The fact is that the tradition knows of no malaise in Mecca, be it religious, social, political, or moral. On the contrary, the Meccans are described as eminently successful; and Watt's impression that their success led to cynicism arises from his otherwise commendable attempt to see Islamic history through Muslim eyes. The reason why the Meccans come across as morally bankrupt in the sources is not that their traditional way of life had broken down, but that it functioned too well: the Meccans preferred their traditional way of life to Islam. It is for this that they are penalized in the sources; and the more committed a man was to this way of life, the more cynical, amoral, or hypocritical he will sound to us: Abu Sufyan cannot swear by a pagan deity without the reader feeling an instinctive aversion to him, because the reader knows with his sources that somebody who swears by a false deity is somebody who believes in nothing at all.

In the third place, the Watt thesis fails to account for the fact that it was in Medina rather than in Mecca that Muhammad's message was accepted. In Mecca, Muhammad was only a would-be prophet, and if he had stayed in Mecca, that is what he would have remained. This makes sense, given the general absence of evidence for a crisis in Mecca: if Muhammad himself had conceived his monotheism as a blueprint for social and moral reform in Mecca, he must soon have changed it into something else. It was outside Mecca, first in Medina and then elsewhere in Arabia, that there was a market for his monotheism: the Meccans had to be conquered before they converted. It follows that the problems to which Muhammad's message offered a solution must have been problems shared by the Medinese and other Arabs to the exclusion of the Meccans. In short, they were problems that had nothing to do with Meccan trade.

Is this surprising? Ultimately, the Watt thesis boils down to the proposition that a city in a remote corner of Arabia had some social problems to which a preacher responded by founding a world religion. It sounds like an overreaction. Why should a blueprint for social reform in Mecca have caused the entire peninsula to explode? Clearly, we must concentrate on such factors as were common to Arabia, not on those that were peculiar to Mecca; the more unusual we consider Mecca to have been, the more irrelevant we make it to the explanation of the rise of Islam.

Watt is not, of course, unaware of the need to explain the success of Muhammad's message outside Mecca. But having linked its genesis with Meccan trade, he is forced to identify a second set of problems to account for its success in Medina; and having opted for problems arising from a transition to a settled life in Medina, he needs a third set of problems to account for its spread in Arabia at large, this time opting for a general spiritual crisis: "there was a growing awareness of the existence of the individual in separateness from the tribe, with the consequent problem of the cessation of his individual existence at death. What was the ultimate destiny of man? Was death the end?''

The changes and transitions in question would, however, seem to be largely of Watt's own making. As regards the feuds with which the Medinese had to cope, they did not arise from a transition to settled life, but simply from settled life in general. It is a mistake to regard tribal organization as peculiar to nomads and sedentarization as necessarily leading to alternative forms of organizations, norms, and beliefs. The settled people of pre-oil Arabia were tribally organized, like the Bedouin, and they subscribed to much the same norms and beliefs; both settled and nomadic life was typically life under conditions of statelessness. Watt is right that sedentarization created a greater need for authority, but the material resources required for the creation and maintenance of stable state structures simply were not available. Accordingly, Arabian settlements were usually plagued by feuds; those characteristic of Medina in the sixth century would appear to have been no different from those characteristic of most Arabian settlements, including Medina, in the nineteenth. The feuds to which Muhammad offered a solution were a constant of Arabian history, not a result of change. It was only the solution that was new. The novelty of the solution lay in the idea of divinely validated state structures; and it was Muhammad's state, not his supposed blueprint for social reform, which had such powerful effect on the rest of Arabia.

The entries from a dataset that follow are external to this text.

**design/flow/run.sh**
```bash
#!/bin/bash
# OpenROAD 26Q1-2900-gdf79404cd8, Yosys 0.63+post, stock flow scripts
make -C /OpenROAD-flow-scripts/flow DESIGN_CONFIG=/design/flow/config.mk WORK_HOME=/design/flow/orfs finish
```
**design/flow/config.mk**
```make
export PLATFORM = sky130hd
export DESIGN_NAME = eight_bit_comparator
export DESIGN_NICKNAME = eight_bit_comparator
export VERILOG_FILES = /design/flow/design.v
export SDC_FILE = /design/flow/constraint.sdc
export NUM_CORES = 4
export LEC_CHECK = 1
export CORE_AREA = 10 10 70 70
export DIE_AREA = 0 0 80 80
```
**design/flow/constraint.sdc**
```tcl
current_design eight_bit_comparator

set clk_period 2.0
set clk_io_pct 0.2

create_clock -name clk0 -period $clk_period

set non_clock_inputs [all_inputs -no_clocks]
set_input_delay [expr $clk_period * $clk_io_pct] -clock clk0 $non_clock_inputs
set_output_delay [expr $clk_period * $clk_io_pct] -clock clk0 [all_outputs]
```
**design/flow/design.v**
```verilog
module one_bit_comparator (
    gt, eq, lt,
    a, b, gi, ei, li
);
    output gt, eq, lt;  
    input a, b;  
    input gi, ei, li;  
    assign gt = (gi | ((a & ~b) & ei)); 
    assign eq = (ei & (a == b));
    assign lt = (li | ((~a & b) & ei));
endmodule
module eight_bit_comparator (
    gt, eq, lt,
    a, b
);
    output gt, eq, lt;  
    input [7:0] a, b;  
    wire [7:0] gi, ei, li;  
    assign gi[7] = 0, ei[7] = 1, li[7] = 0;  
    one_bit_comparator compMSB(gi[6], ei[6], li[6], a[7], b[7], gi[7], ei[7], li[7]);
    one_bit_comparator comp6(gi[5], ei[5], li[5], a[6], b[6], gi[6], ei[6], li[6]);
    one_bit_comparator comp5(gi[4], ei[4], li[4], a[5], b[5], gi[5], ei[5], li[5]);
    one_bit_comparator comp4(gi[3], ei[3], li[3], a[4], b[4], gi[4], ei[4], li[4]);
    one_bit_comparator comp3(gi[2], ei[2], li[2], a[3], b[3], gi[3], ei[3], li[3]);
    one_bit_comparator comp2(gi[1], ei[1], li[1], a[2], b[2], gi[2], ei[2], li[2]);
    one_bit_comparator comp1(gi[0], ei[0], li[0], a[1], b[1], gi[1], ei[1], li[1]);
    one_bit_comparator compLSB(gt, eq, lt, a[0], b[0], gi[0], ei[0], li[0]);
endmodule
```
==> notes.md <==
Results of the full flow below.

Run status:
- The run finished with clean final reports.

Synthesis:
- Of all cell types, the one taking the most synthesized area is ha_1.
- After synthesis, the cell types taking the most area are ha_1 55%, inv_1 16%, a21oi_1 5.5%.
- The synthesized netlist contains 11 unique library cells.
- The run puts the tally of yosys warning messages at 0.
- The run gives the total standard cell area after synthesis as 364 µm².
- The number of cells reported by Yosys stat comes to 48.
- The run puts the mean instance size in the synthesized netlist at 7.59 µm².
- The synthesized netlist handed to floorplanning was reported with a cell count of roughly 48.
- By count the netlist is led by 16 x ha_1, 16 x inv_1, 4 x a21oi_1.
- The run puts the proportion of synthesized chip area in sequential cells at 0%.
- The run gives the Yosys chip area as 364 µm².
- The run puts the area fraction of the dominant cell type after synthesis at between 50% and 60%.

Route:
- The run puts the remaining routing DRC violations at 0.
- Dividing the detail-routed via count by the number of cells gives 3.27.
- The run gives the total via count after detailed routing as between 400 and 500.
- The run gives the routed wire length as between 1000 and 1500 µm.
- The run gives the iteration tally of the first detailed-router pass as 2.
- The run gives the antenna diode count as 0.
- The run puts the number of nets still failing antenna checks after routing at 0.
- The violation tally recorded at the end of detailed-routing iteration 0 is 1.
- In the final routed layout, each cell accounts on average for between 9 and 10 µm.

Setup path:
- The run gives the largest fanout on the critical path as 3.
- The script reports the combined buffer and inverter count of the critical path as 2.
- In this run the critical path is formed by clkdlybuf4s15_1 > ha_4 > nand3_2 > or2_4 > o221ai_2 > buf_2.
- The run gives the kind of start point of the critical path as a primary input.
- Among all stages on the critical path, the maximum delay recorded is between 200 and 300 ps.
- Per STA, the worst path accumulates the most delay in the family simple AND/OR/NAND/NOR gates.
- The run gives the required time of the critical path as roughly 1600 ps.
- For this design, the slowest cell found on the critical path is ha_4.
- The OpenROAD report gives the critical path a data arrival time of between 1500 and 2000 ps.
- The run gives the type of destination of the critical path as a primary output.
- The run gives the critical path start-end classification as primary input to primary output.

Timing:
- For reference, the final report shows the hold violation count at 0.
- The run puts the total setup violations reported at the end of the flow at 0.
- The run gives the worst-case headroom to the max-slew limit as 85.8%.
- The run gives the number of pins with negative max-slew slack in the final report as 0.
- Once routing completed, OpenROAD measured the worst setup slack at 43.4 ps.
- In the finished design, the share of the clock period the worst path needs comes to between 90% and 100%.
- The run puts the post-route worst hold slack at approximately 1200 ps.
- Adding up every negative setup slack in the final design gives 0 ps.
- The run puts the shortest clock period the worst path allows after layout at between 1500 and 2000 ps.
- The pin closest to its max-slew limit shows a slew of approximately 210 ps.
- For this run, the top clock speed supported by timing is ~510 MHz.

Placed design:
- Per the placement log, port buffering inserted 19 buffers.
- The run puts the worst setup slack before clock tree synthesis at -713 ps.
- The run gives the weighted congestion reported at the end of routability-driven placement as 0.703.
- The placement stage leaves a total instance area of a little under 700 µm².
- The run puts the cell count after placement at about 120.
- The run gives the detailed placement HPWL as 989 µm.

Die:
- In this run the vertical extent of the chip is approximately 80 µm.
- The run gives the starting utilization of the core area as about a tenth.
- For reference, the placement row count at floorplan is 21.
- The floorplan step defined a die boundary enclosing ~0.0064 mm².
- The run puts the number of top-level design ports at 19.
- The run puts the core box area at 0.00342 mm².
- The run puts the horizontal die dimension at around 80 µm.

Global route:
- The run gives the initial antenna violation count as 0.
- The total overflow left after global routing is 0.
- The run gives the via count of the first global-routing pass as around 490.
- The run puts the wire length of the first global-routing pass at 2060 µm.
- Entering global routing, the biggest net connects 4 pins.
- The run gives the global routing usage summed across all routing layers as ~3.8%.

Power and ir drop:
- The run gives the power per cell area as 194 mW/mm².
- The internal portion of the total power is 89.7 µW.
- Of the total power, the share spent switching nets is about two fifths.
- The analysis reports a worst IR drop on VDD of between 0.00005 and 0.00006 V.
- The run puts the sequential power share at 0%.
- The run puts the share of total power in the clock network at 0%.
- The run gives the leakage dissipation as approximately 0.4 nW.
- The power report attributes to the combinational group a share of roughly 100%.
- The design draws 154 µW.
- The run puts the reported net switching power at between 60 and 70 µW.

Final layout:
- The post-route netlist has around half of its cells at a drive strength greater than 1.
- Summing all non-filler instances in the final layout gives an area of 792 µm².
- According to the cell report, flip-flops and latches in the layout number 0.
- The run gives the post-route core utilization as about 23%.
- The layout report lists the combined flip-flop and latch area as 0 µm².
- The run gives the growth of design area from synthesis to finish as 118%.
- In the final layout, the clock buffer count is 0.
- The run puts the final cell count without fillers at roughly 130.

Min path:
- The most critical min-delay path falls under primary input to primary output.

Flow run:
- The run puts the number of maximum-capacitance constraint violations at 0.
- The run gives the OpenROAD warning count as approximately 40.

CTS:
- The run gives the quantity of hold-fixing buffers added after cts as 0.
module claa (
    output [7:0] res, output cout,
    input [7:0] a, b, input cin
);
    wire cint;  
    four_bit_claa adder0(res[3:0], cint, a[3:0], b[3:0], cin);
    four_bit_claa adder1(res[7:4], cout, a[7:4], b[7:4], cint);
endmodule
$ cat design/flow/run.sh
#!/bin/bash
# OpenROAD 26Q1-2900-gdf79404cd8, Yosys 0.63+post, stock flow scripts
make -C /OpenROAD-flow-scripts/flow DESIGN_CONFIG=/design/flow/config.mk WORK_HOME=/design/flow/orfs finish
$ cat design/flow/config.mk
export PLATFORM = sky130hd
export DESIGN_NAME = claa
export DESIGN_NICKNAME = claa
export VERILOG_FILES = /design/flow/design.v
export SDC_FILE = /design/flow/constraint.sdc
export NUM_CORES = 4
export LEC_CHECK = 1
export CORE_AREA = 10 10 70 70
export DIE_AREA = 0 0 80 80
$ cat design/flow/constraint.sdc
current_design claa

set clk_period 3.6
set clk_io_pct 0.2

create_clock -name clk0 -period $clk_period

set non_clock_inputs [all_inputs -no_clocks]
set_input_delay [expr $clk_period * $clk_io_pct] -clock clk0 $non_clock_inputs
set_output_delay [expr $clk_period * $clk_io_pct] -clock clk0 [all_outputs]
==> /design/flow/run.sh <==
#!/bin/bash
# OpenROAD 26Q1-2900-gdf79404cd8, Yosys 0.63+post, stock flow scripts
make -C /OpenROAD-flow-scripts/flow DESIGN_CONFIG=/design/flow/config.mk WORK_HOME=/design/flow/orfs finish
==> /design/flow/config.mk <==
export PLATFORM = sky130hd
export DESIGN_NAME = ev_bms_vlsi
export DESIGN_NICKNAME = ev_bms_vlsi
export VERILOG_FILES = /design/flow/design.v
export SDC_FILE = /design/flow/constraint.sdc
export NUM_CORES = 4
export LEC_CHECK = 1
export CORE_AREA = 10 10 107 107
export DIE_AREA = 0 0 117 117
==> /design/flow/constraint.sdc <==
current_design ev_bms_vlsi

set clk_period 3.0
set clk_io_pct 0.2

create_clock -name clk0 -period $clk_period [get_ports {clk}]

set non_clock_inputs [all_inputs -no_clocks]
set_input_delay [expr $clk_period * $clk_io_pct] -clock clk0 $non_clock_inputs
set_output_delay [expr $clk_period * $clk_io_pct] -clock clk0 [all_outputs]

As for the spiritual crisis, there does not appear to have been any such thing in sixth-century Arabia, in the sense normally understood. There is no feeling in Muhammad's biography of burning questions and long- debated issues finally resolved. Instead, there is a strong sense of ethnogenesis. The message of this biography is that the Arabs had been in the peninsula for a long time, in fact since Abraham, and that they had finally been united in a state. Muhammad was neither a social reformer nor a resolver of spiritual doubts: he was the creator of a people.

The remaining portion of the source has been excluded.